**Assigned task**: Only the lines from the start of the entries up to and including the line with "met2: 3450 / 0.214 / 60" should be written out, exactly as they stand.

BEGIN Extracted records

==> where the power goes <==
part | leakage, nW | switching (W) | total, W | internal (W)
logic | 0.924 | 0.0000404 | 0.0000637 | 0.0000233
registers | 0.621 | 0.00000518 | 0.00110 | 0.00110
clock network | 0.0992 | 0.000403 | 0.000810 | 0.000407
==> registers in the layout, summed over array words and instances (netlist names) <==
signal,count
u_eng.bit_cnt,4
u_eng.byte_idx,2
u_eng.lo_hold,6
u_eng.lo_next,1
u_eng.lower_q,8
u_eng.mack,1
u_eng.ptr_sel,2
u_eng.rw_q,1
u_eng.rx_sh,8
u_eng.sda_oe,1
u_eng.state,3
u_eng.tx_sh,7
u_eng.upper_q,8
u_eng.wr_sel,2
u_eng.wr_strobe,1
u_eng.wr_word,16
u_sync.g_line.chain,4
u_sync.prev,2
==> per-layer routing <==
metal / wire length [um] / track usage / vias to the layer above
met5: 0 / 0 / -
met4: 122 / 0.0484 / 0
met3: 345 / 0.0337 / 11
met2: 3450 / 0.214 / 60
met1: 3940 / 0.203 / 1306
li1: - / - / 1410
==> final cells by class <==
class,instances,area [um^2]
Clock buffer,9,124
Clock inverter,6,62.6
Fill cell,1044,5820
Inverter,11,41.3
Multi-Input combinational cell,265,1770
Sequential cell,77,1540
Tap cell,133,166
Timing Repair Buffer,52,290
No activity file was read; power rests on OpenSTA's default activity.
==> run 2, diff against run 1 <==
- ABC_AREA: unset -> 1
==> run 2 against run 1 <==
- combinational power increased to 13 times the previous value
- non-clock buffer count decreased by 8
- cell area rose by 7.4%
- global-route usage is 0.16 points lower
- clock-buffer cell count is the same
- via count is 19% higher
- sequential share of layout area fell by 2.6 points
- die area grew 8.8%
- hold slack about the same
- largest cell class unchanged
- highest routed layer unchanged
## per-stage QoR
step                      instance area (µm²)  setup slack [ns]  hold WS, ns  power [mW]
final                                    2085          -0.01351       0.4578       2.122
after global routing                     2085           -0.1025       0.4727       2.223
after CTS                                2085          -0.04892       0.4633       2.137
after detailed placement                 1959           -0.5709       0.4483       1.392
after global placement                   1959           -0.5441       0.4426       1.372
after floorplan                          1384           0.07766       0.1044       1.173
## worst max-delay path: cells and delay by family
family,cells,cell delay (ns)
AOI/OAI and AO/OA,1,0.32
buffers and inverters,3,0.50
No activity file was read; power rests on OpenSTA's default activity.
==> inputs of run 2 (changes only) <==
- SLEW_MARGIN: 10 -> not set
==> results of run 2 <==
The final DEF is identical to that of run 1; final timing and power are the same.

END Extracted records

**Expected answer**:
==> where the power goes <==
part | leakage, nW | switching (W) | total, W | internal (W)
logic | 0.924 | 0.0000404 | 0.0000637 | 0.0000233
registers | 0.621 | 0.00000518 | 0.00110 | 0.00110
clock network | 0.0992 | 0.000403 | 0.000810 | 0.000407
==> registers in the layout, summed over array words and instances (netlist names) <==
signal,count
u_eng.bit_cnt,4
u_eng.byte_idx,2
u_eng.lo_hold,6
u_eng.lo_next,1
u_eng.lower_q,8
u_eng.mack,1
u_eng.ptr_sel,2
u_eng.rw_q,1
u_eng.rx_sh,8
u_eng.sda_oe,1
u_eng.state,3
u_eng.tx_sh,7
u_eng.upper_q,8
u_eng.wr_sel,2
u_eng.wr_strobe,1
u_eng.wr_word,16
u_sync.g_line.chain,4
u_sync.prev,2
==> per-layer routing <==
metal / wire length [um] / track usage / vias to the layer above
met5: 0 / 0 / -
met4: 122 / 0.0484 / 0
met3: 345 / 0.0337 / 11
met2: 3450 / 0.214 / 60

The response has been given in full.